6

Profiling of my application reveals that it is spending nearly 5% of CPU time in string allocation. In many, many places I am making C++ std::string objects from a 64MB char buffer. The thing is, the buffer never changes during the running of the program. My analysis of std::string(const char *buf,size_t buflen) calls is that that the string is being copied because the buffer might change after the string is made. That isn't the problem here. Is there a way around this problem?

EDIT: I am working with binary data, so I can't just pass around char *s. Besides, then I would have a substantial overhead from always scanning for the NULL, which the std::string avoids.

vy32
  • 28,461
  • 37
  • 122
  • 246
  • 1
    Do you have a single non-mutable buffer? Can you use a singleton for the std::string object? – Chad Oct 09 '12 at 15:32

5 Answers5

8

If the string isn't going to change and if its lifetime is guaranteed to be longer than you are going to use the string, then don't use std::string.

Instead, consider a simple C string wrapper, like the proposed string_ref<T>.

James McNellis
  • 348,265
  • 75
  • 913
  • 977
  • I am using strings that contain NULLs, so I can't do this. – vy32 Oct 08 '12 at 19:17
  • 2
    @vy32: A `string_ref` can handle a string containing null characters (it has a constructor that takes a pointer to the initial element and the length).
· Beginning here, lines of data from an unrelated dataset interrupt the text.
What follows belongs to an exercise in optimizing a design on an open flow for small area, a short achievable clock period and few clock cycles; a production flow would make more cautious choices.

== try-harbor ==
Design routing_table_reader, start of the top module:
module routing_table_reader
#(
    parameter int ADDR_W      = 16,
    parameter int HOST_IDX_W  = 6,
    parameter int SWITCH_ID_W = 4
) (
    input  logic                    clk,
    input  logic                    rst_n,
    output logic [ADDR_W-1:0]       mem_addr,
    input  logic [WORD_W-1:0]       mem_data,
    input  logic                    load_req,
    output logic                    load_ack,
    output logic                    tables_valid,
    output logic                    parse_error,
    input  logic                    host_req,
    input  logic [HOST_IDX_W-1:0]   host_index,
    output logic                    host_ack,
    output logic                    host_found,
    output logic [HOST_ENTRY_W-1:0] host_entry,
    input  logic                    path_req,
    input  logic [SWITCH_ID_W-1:0]  src_switch,
    input  logic [SWITCH_ID_W-1:0]  dst_switch,
    output logic                    path_ack,
    output logic [PATH_ENTRY_W-1:0] path_entry
);
    localparam int HW = ADDR_W - 3;
    localparam logic [3:0] S_IDLE = 4'd0,
                           S_PA   = 4'd1,
                           S_RD   = 4'd2,
                           S_ACK  = 4'd3,
                           S_L1   = 4'd4,
                           S_L2   = 4'd5,
  ...
Size: ~890 cells after synthesis, ~360 I/O pins, roughly 10000 sq um of cells after synthesis.
==> flow/config.mk <==
export PLATFORM = sky130hd
export DESIGN_NAME = routing_table_reader
export DESIGN_NICKNAME = routing_table_reader
export VERILOG_FILES = /design/flow/design.v
export SDC_FILE = /design/flow/constraint.sdc
export NUM_CORES = 4
export LEC_CHECK = 0
export CAP_MARGIN = 20
export CORE_MARGIN = 2
export CORE_UTILIZATION = 30
export SETUP_SLACK_MARGIN = 4.4
export SLEW_MARGIN = 20
==> flow/constraint.sdc <==
create_clock -name core_clock -period 8.0 [get_ports {clk}]
set_input_delay 1.6000 -clock core_clock [delete_from_list [all_inputs] [get_ports {clk}]]
set_output_delay 1.6000 -clock core_clock [all_outputs]
set_load 0.01 [all_outputs]
standard.sh (not shown) runs the stock make flow with config.mk's settings and CLKGATE_MAP_FILE= SYNTH_SCRIPT=/design/flow/synth_recipe.tcl, a recipe that flattens the netlist after the stock synthesis.
==> flow/flow/run.sh <==
#!/bin/bash
# Standard synthesis, then the standard layout with plain buffers on the ports
# and a clock tree without dummy loads.
set -euo pipefail
bash standard.sh synth > synth.log 2>&1
export BUFFER_PORTS_ARGS="-buffer_cell sky130_fd_sc_hd__buf_1"
export CTS_ARGS="-sink_clustering_enable -repair_clock_nets -dont_use_dummy_load"
bash standard.sh finish > layout.log 2>&1
### try-harbor -> try-onyx
--- a/flow/design.v
+++ b/flow/design.v
@@ -57,36 +57,36 @@
     logic          a0;
     logic [3:0]    s_nx;        
     logic          b_one0, b_two0, b_neg0, b_one1, b_two1, b_s3;
     logic          hc_big;      
     logic [5:0]    hc_lo;       
     logic [HW-1:0] pbase;       
     logic [HW-1:0] kmul;        
     logic          slot0;
     logic [31:0]   slot_a, slot_b, slot_c;
     logic [15:0]   slot_d;
     logic          found;
-    logic          src_zero;
     logic [7:0]    host_base;
     logic [HW-1:0] row_off;
     logic [HW-1:0] mac;
     logic          ahi_mac;
     logic [HW-1:0] ahi_oth;
+    logic          m_cin;
     logic [HW-1:0] m_pp0, m_q1, m_pp1, m_pp2, m_s1, m_c1, m_s2, m_c2;
     assign found     = hc_big || (host_index < hc_lo);
     assign host_base = 8'(host_index) * 8'd3 + ((state == S_IDLE) ? 8'd4 : 8'd2);
-    assign src_zero  = (src_switch == '0);
-    assign row_off   = pbase + HW'(dst_switch) * HW'(3) + HW'(src_zero);
+    assign row_off   = pbase + HW'(dst_switch) * HW'(3);
     assign m_pp0 = (({HW{b_one0}} & kmul) | ({HW{b_two0}} & (kmul << 1))) ^ {HW{b_neg0}};
     assign m_q1  = (({HW{b_one1}} & kmul) | ({HW{b_two1}} & (kmul << 1))) ^ {HW{b_s3}};
-    assign m_pp1 = {m_q1[HW-3:0], b_neg0, !b_neg0};
+    assign m_cin = (state != S_PA);
+    assign m_pp1 = {m_q1[HW-3:0], m_cin && b_neg0, m_cin ^ b_neg0};
     assign m_pp2 = ({HW{b_s3}} & (kmul << 4)) | {{(HW-3){1'b0}}, b_s3, 2'b00};
     assign m_s1  = ahi ^ m_pp0 ^ m_pp1;
     assign m_c1  = ((ahi & m_pp0) | (ahi & m_pp1) | (m_pp0 & m_pp1)) << 1;
     assign m_s2  = m_s1 ^ m_c1 ^ m_pp2;
     assign m_c2  = ((m_s1 & m_c1) | (m_s1 & m_pp2) | (m_c1 & m_pp2)) << 1;
     assign mac   = m_s2 + m_c2;
     assign mem_addr = {ahi, a0, 2'b00};
     always_comb begin
         case (state)
             S_IDLE:       s_nx = src_switch;
             S_L2, S_L6:   s_nx = 4'd3;
@@ -147,23 +147,23 @@
                         host_found <= found;
                         if (found) begin
                             ph    <= 3'd1;
                             state <= S_RD;
                         end else begin
                             host_ack <= 1'b1;
                             state    <= S_ACK;
                         end
                     end else if (path_req) begin
                         sel_host <= 1'b0;
                         ph       <= 3'd0;
-                        state    <= src_zero ? S_RD : S_PA;
+                        state    <= (src_switch == '0) ? S_RD : S_PA;
                     end
                 end
                 S_PA: begin
                     ph    <= 3'd0;
                     state <= S_RD;
                 end
                 S_RD: begin
                     if (ph == 3'd5) begin
                         host_ack <= sel_host;
                         path_ack <= !sel_host;
                         state    <= S_ACK;
@@ -222,23 +222,23 @@
                 end
                 default: state <= S_IDLE;
             endcase
         end
     end
     always_ff @(posedge clk) begin
         if (state == S_L2) begin
             hc_big <= |mem_data[31:6];
             hc_lo  <= mem_data[5:0];
         end
         if (state == S_L5) begin
-            pbase <= ahi;
+            pbase <= mac;
         end
         if (state == S_L2 || state == S_L6) begin
             kmul <= mem_data[HW-1:0];
         end else if (state == S_L8) begin
             kmul <= ahi;
         end
         if (state == S_RD) begin
             if (ph == 3'd1) slot0 <= mem_data[0];
             if (sel_host ? (ph == 3'd3) : (ph == 3'd2)) slot_a <= mem_data;
             if (sel_host ? (ph == 3'd4) : (ph == 3'd3)) slot_b <= mem_data;
             if (sel_host ? (ph == 3'd5) : (ph == 3'd4)) slot_c <= mem_data;
==> notes.md <==
After detailed routing, try-harbor needs less wire than try-onyx. Going from try-harbor to try-onyx, placement-stage worst setup slack grew by 0.14 ns; standard cell area after detailed placement went up; ratio of cells with drive above 1 in the final layout higher; number of non-filler instances in the completed layout increased 1.7%. Going from try-harbor to try-onyx, largest driver fanout on the critical path rose by 4, via count shows an increase of 150, xor-xnor portion of the synthesized cell area lower. Compared with try-harbor, in try-onyx post-route cell area up 2.3%, die outline area went up 320 sq um.
Function was not checked in any run of this note: the RTL went through the layout flow alone.

what the ideal ports hide:
No port has a modelled driver above. Below, the same layouts with a new extraction and two added sets of constraints. Step 1 (the two cells are an assumption about what drives the block):
set clk [get_ports {clk}]
set_driving_cell -lib_cell sky130_fd_sc_hd__clkbuf_16 $clk
set_driving_cell -lib_cell sky130_fd_sc_hd__buf_2 [delete_from_list [all_inputs] $clk]
Step 2 times the ports against the registers' clock, not the clock port: input delays grow and output delays shrink by t, the midpoint of the rising clock arrivals with the driver on. a / b / c = ideal / step 1 / step 2; a / b = the first two.
| run | t, ns | slack for setup (ns) | worst setup path at the end | slew at the worst register clock pin (ns) |
|---|---|---|---|---|
| try-harbor | 0.466 | 4.286 / 4.275 / 3.809 | input to register | 0.08 / 0.08 |
| try-onyx | 0.468 | 4.407 / 4.381 / 4.056 | input to register | 0.07 / 0.07 |
After both steps every run listed still meets setup and hold. For try-harbor, which loses most, drivers alone change the setup slack by -0.011 ns; drivers and shift together by -0.477 ns.
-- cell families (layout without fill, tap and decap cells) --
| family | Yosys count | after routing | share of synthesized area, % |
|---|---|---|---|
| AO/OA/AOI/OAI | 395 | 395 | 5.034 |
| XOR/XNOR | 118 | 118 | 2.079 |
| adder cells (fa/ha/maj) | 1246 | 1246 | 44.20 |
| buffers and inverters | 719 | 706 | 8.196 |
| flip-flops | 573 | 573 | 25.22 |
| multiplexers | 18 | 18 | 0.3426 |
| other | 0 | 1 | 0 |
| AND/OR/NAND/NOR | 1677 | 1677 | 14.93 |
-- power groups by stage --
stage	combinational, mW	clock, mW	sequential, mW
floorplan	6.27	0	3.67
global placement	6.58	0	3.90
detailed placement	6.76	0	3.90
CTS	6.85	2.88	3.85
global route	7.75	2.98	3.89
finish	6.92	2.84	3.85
What follows belongs to an exercise in optimizing a design on an open flow for small area; a production flow would make more cautious choices. The RTL was checked by simulation tests, not by an equivalence proof against the original design. The flow treats the clock pin as an ideal source, which a real chip does not have. No activity file was given, so power comes from the tool's default toggle rates.

## P
Design cache_top, start of the top module:
module cache_top (
  input  logic        Clock,
  input  logic        reset,
  input  logic        psel,
  input  logic        penable,
  input  logic        pwrite,
  input  logic [7:0]  paddr,
  input  logic [31:0] pwdata,
  output logic [31:0] prdata,
  output logic        pready,
  output logic        pslverr
);
  localparam logic [1:0] MODIFIED  = cache_line_pkg::MODIFIED;
  localparam logic [1:0] EXCLUSIVE = cache_line_pkg::EXCLUSIVE;
  localparam logic [1:0] SHARED    = cache_line_pkg::SHARED;
  localparam logic [1:0] INVALID   = cache_line_pkg::INVALID;
  logic [31:0]           addr_q;
  logic [5:0]            tidx;     
  logic                  swp;      
  logic [3:0]            ph;       
  logic [2:0]            cpos;     
  logic                  cclr;     
  logic                  hit_a;    
  logic                  free_a;
  logic [1:0]            cw;       
  logic [1:0]            cs;       
  logic [1:0]            vw;       
  logic                  wbf;      
  logic [63:0][23:0]     ring;     
  logic [15:0][4:0]      lru;
  logic [4:0][15:0]      cring;
  logic       access;
  logic [3:0] cmd;
  logic       c_rd, c_wr, c_inv, c_snp, c_clr, c_rw, cmd_ok;
  logic       a_addr, a_cmd, a_probe, a_cnt;
  logic [2:0] cnt_idx;
  logic [3:0] aset;
  logic [21:0] atag;
  assign access  = psel && penable;
  assign cmd     = pwdata[3:0];
  assign c_rd    = (cmd == cache_cmd_pkg::CMD_READ);
  assign c_wr    = (cmd == cache_cmd_pkg::CMD_WRITE);
  assign c_inv   = (cmd == cache_cmd_pkg::CMD_INVAL);
  assign c_snp   = (cmd == cache_cmd_pkg::CMD_SNOOP_RFO);
  assign c_clr   = (cmd == cache_cmd_pkg::CMD_CLEAR);
  assign c_rw    = c_rd || c_wr;
  assign cmd_ok  = c_rw || c_inv || c_snp || c_clr;
  assign a_addr  = (paddr == 8'h00);
  assign a_cmd   = (paddr == 8'h04);
  assign a_probe = (paddr == 8'h08);
  assign a_cnt   = (paddr == 8'h10) || (paddr == 8'h14) || (paddr == 8'h18) ||
                   (paddr == 8'h1C) || (paddr == 8'h20);
  assign cnt_idx = paddr[5] ? 3'd4 : {1'b0, paddr[3:2]};
  assign aset    = addr_q[9:6];
  assign atag    = addr_q[31:10];
  logic start, scan, first, apply, win;
  logic scan_req;
  ...
export LEC_CHECK = 0
export CAP_MARGIN = 20
export CORE_MARGIN = 2
export CORE_UTILIZATION = 60
export PLACE_DENSITY = 0.75
export SLEW_MARGIN = 20
create_clock -name core_clock -period 9.0 [get_ports {Clock}]
standard.sh (not shown) runs the stock make flow with config.mk's settings and CLKGATE_MAP_FILE= SYNTH_SCRIPT=/design/flow/synth_recipe.tcl, a recipe that flattens the netlist after the stock synthesis.
==> flow/flow/run.sh <==
#!/bin/bash
# Standard layout with custom CTS arguments and small port buffers.
set -euo pipefail
export CTS_ARGS="-sink_clustering_enable -repair_clock_nets -dont_use_dummy_load -sink_clustering_size 11 -sink_clustering_max_diameter 30 -buf_list {sky130_fd_sc_hd__clkbuf_4}"
export BUFFER_PORTS_ARGS="-buffer_cell sky130_fd_sc_hd__buf_1"
bash standard.sh > standard.log 2>&1
#### Input delta (Q over P)
==> flow/flow/run.sh <==
#!/bin/bash
# Standard layout with custom CTS arguments and small port buffers.
set -euo pipefail
export CTS_ARGS="-sink_clustering_enable -repair_clock_nets -dont_use_dummy_load -sink_clustering_size 20 -sink_clustering_max_diameter 60 -buf_list {sky130_fd_sc_hd__clkbuf_8}"
export BUFFER_PORTS_ARGS="-buffer_cell sky130_fd_sc_hd__buf_1"
bash standard.sh > standard.log 2>&1
==> comparison <==
- [diff] worst hold slack after final layout, Q relative to P: improvement
- Q ended with more wire length on met1 than P.
- The power after layout in Q was lower than what P gave.
- Summary: with P as the reference, clock power in Q moved down by a few percent.
- Where post-layout minimum cycle time is concerned, P is better than Q.
- Post-synthesis to final-layout area growth in Q is 0.33 points below P.
- Cell area: Q and P compared, lower one is Q
- Clock-cell share of area delta for Q relative to P: 0.27 points lower
- P was routed with more vias than Q.
- P -> Q: area of the mapped netlist delta 0, exact match
diff inputs: Q => R
==> flow/flow/run.sh <==
#!/bin/bash
# Standard layout with custom CTS arguments, small port buffers, and a
# post-CTS step that upsizes leaf clock buffers with slow clock-pin slews.
set -euo pipefail
HERE=$(cd "$(dirname "$0")" && pwd)
export CTS_ARGS="-sink_clustering_enable -repair_clock_nets -dont_use_dummy_load -sink_clustering_size 14 -sink_clustering_max_diameter 50 -buf_list {sky130_fd_sc_hd__clkbuf_4}"
export BUFFER_PORTS_ARGS="-buffer_cell sky130_fd_sc_hd__buf_1"
export POST_CTS_TCL="$HERE/post_cts.tcl"
export LEAF_SLEW_LIMIT=0.095
bash standard.sh > standard.log 2>&1
==> flow/flow/post_cts.tcl (new file) <==
# Upsize clock leaf buffers whose flip-flop clock pins would see a slow slew.
set thr $::env(LEAF_SLEW_LIMIT)
estimate_parasitics -placement
set n_up 0
foreach inst [get_cells -hier *] {
  set m [get_property $inst ref_name]
  if {$m ne "sky130_fd_sc_hd__clkbuf_4"} { continue }
  set pin [get_pins -of_objects $inst -filter "direction==output"]
  set net [get_nets -of_objects $pin]
  set mx 0
  foreach p [get_pins -of_objects $net -filter "direction==input"] {
    set s [get_property $p slew_max]
    if {$s > $mx} { set mx $s }
  }
  if {$mx > $thr} {
    replace_cell $inst sky130_fd_sc_hd__clkbuf_8
    incr n_up
  }
}
puts "post_cts: upsized $n_up leaf buffers over $thr"
detailed_placement
check_placement -verbose
estimate_parasitics -placement
==> results.txt <==
- Number of sequential cells: R vs Q identical
- Between Q and R, the shortest clock period the worst path allows after layout is lower for R.
- First-iteration DRC count on R is behind Q.
- Diff Q -> R: minimum setup slack in the final design increased 0.068 ns, non-clock buffer count essentially unchanged.
- R ends up with higher met3 wire length than Q does.
- Clock insertion delay at the later pin of the skew report for R is higher than for Q.
- Relative to Q, via count has increased by 2.2% in R.

========
Another version of the RTL of cache_top (not shown whole).
For scale: about 2100 cells after synthesis, roughly 79 I/O pins.
==> flow/config.mk <==
export PLATFORM = sky130hd
export DESIGN_NAME = cache_top
export DESIGN_NICKNAME = cache_top
export VERILOG_FILES = /design/flow/design.v
export SDC_FILE = /design/flow/constraint.sdc
export NUM_CORES = 4
export LEC_CHECK = 0
export CAP_MARGIN = 20
export CORE_MARGIN = 2
export CORE_UTILIZATION = 60
export PLACE_DENSITY = 0.75
export SLEW_MARGIN = 20
==> flow/constraint.sdc <==
create_clock -name core_clock -period 9.0 [get_ports {Clock}]
set_input_delay 1.8000 -clock core_clock [delete_from_list [all_inputs] [get_ports {Clock}]]
set_output_delay 1.8000 -clock core_clock [all_outputs]
set_load 0.01 [all_outputs]
==> flow/flow/run.sh <==
#!/bin/bash
# Standard layout with custom CTS arguments and small port buffers.
set -euo pipefail
export CTS_ARGS="-sink_clustering_enable -repair_clock_nets -dont_use_dummy_load -sink_clustering_size 12 -sink_clustering_max_diameter 50 -buf_list {sky130_fd_sc_hd__clkbuf_4}"
export BUFFER_PORTS_ARGS="-buffer_cell sky130_fd_sc_hd__buf_1"
bash standard.sh > standard.log 2>&1
The first run went through all stages and came out clean.
Edit:
==> flow/flow/run.sh (replaced) <==
#!/bin/bash
# Standard layout with custom CTS arguments and small port buffers.
set -euo pipefail
export CTS_ARGS="-sink_clustering_enable -repair_clock_nets -dont_use_dummy_load -sink_clustering_size 11 -sink_clustering_max_diameter 50 -buf_list {sky130_fd_sc_hd__clkbuf_4}"
export BUFFER_PORTS_ARGS="-buffer_cell sky130_fd_sc_hd__buf_1"
bash standard.sh > standard.log 2>&1
Outcome:
- power went up by 0.77%
- clock-buffer cell count went up by 12
- cell count went up by 0.49%
- routed wire length went up by 0.65%

-- afterwards: timing with drivers on the ports --
In the flow no input, the clock included, has a driving cell. The finished layouts below were timed again as built, in two steps. Step 1 sets driving cells, clkbuf_16 on the clock port and buf_2 on the other inputs (assumed; they add their load-dependent delay and slew). Step 2 also shifts input and output timing later by t, the mid clock arrival at the registers, as if the neighbouring blocks saw the same clock. Three values: ideal ports, drivers, drivers and shift; two values: the first two.
run | t (ns) | slack for setup (ns) | worst setup path at the end | worst data-port slew with drivers (ns)
P | 1.030 | 3.798 / 3.775 / 3.775 | input to output | 0.04
Q | 0.710 | 3.743 / 3.720 / 3.720 | input to output | 0.04
R | 0.816 | 3.811 / 3.788 / 3.788 | input to output | 0.04
the first run of note 2 | 1.000 | 3.685 / 3.662 / 3.662 | input to output | 0.05
the second run of note 2 | 1.032 | 3.681 / 3.659 / 3.659 | input to output | 0.05
After both steps setup and hold are still met in every run listed.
I don't know whether the LLVM or Chromium implementations linked from that proposal include that member (I have not looked at their source), but if not it would be trivial to add such a member. – James McNellis Oct 08 '12 at 19:21
  • OP can also use `boost::range` for this. – Mooing Duck Oct 08 '12 at 19:37
  • The in-place `substr` on `string_ref` requires that the length be stored explicitly, not inferred by searching for a terminator. – Ben Voigt Oct 08 '12 at 20:49
5

Binary data? Stop using std::string and use std::vector<char>. But that won't fix your issue of it being copied. From your description, if this huge 64MB buffer will never change, you truly shouldn't be using std::string or std::vector<char>, either one isn't a good idea. You really ought to be passing around a const char* pointer (const uint8_t* would be more descriptive of binary data but under the covers it's the same thing, neglecting sign issues). Pass around both the pointer and a size_t length of it, or pass the pointer with another 'end' pointer. If you don't like passing around separate discrete variables (a pointer and the buffer’s length), make a struct to describe the buffer & have everyone use those instead:

struct binbuf_desc {
    uint8_t* addr;
    size_t len;
    binbuf_desc(addr,len) : addr(addr), len(len) {}
}

You can always refer to your 64MB buffer (or any other buffer of any size) by using binbuf_desc objects. Note that binbuf_desc objects don’t own the buffer (or a copy of it), they’re just a descriptor of it, so you can just pass those around everywhere without having to worry about binbuf_desc’s making unnecessary copies of the buffer.

phonetagger
  • 7,701
  • 3
  • 31
  • 55
  • Well, I understand why you think we should use std::vector, however there are a lot of string built-ins that are useful from time to time. We do have a zero-copy class that does things properly, but we have been trying to avoid putting all of the string methods into it. – vy32 Oct 09 '12 at 15:32
  • 1
    What string built-ins do you find useful? – phonetagger Oct 09 '12 at 15:33
  • So this is what I ended up doing and it worked quite well! – vy32 Oct 08 '18 at 01:46
3

There is no portable solution. If you tell us what toolchain you're using, someone might know a trick specific to your library implementation. But for the most part, the std::string destructor (and assignment operator) is going to free the string content, and you can't free a string literal. (It's not impossible to have exceptions to this, and in fact the small string optimization is a common case that skips deallocation, but these are implementation details.)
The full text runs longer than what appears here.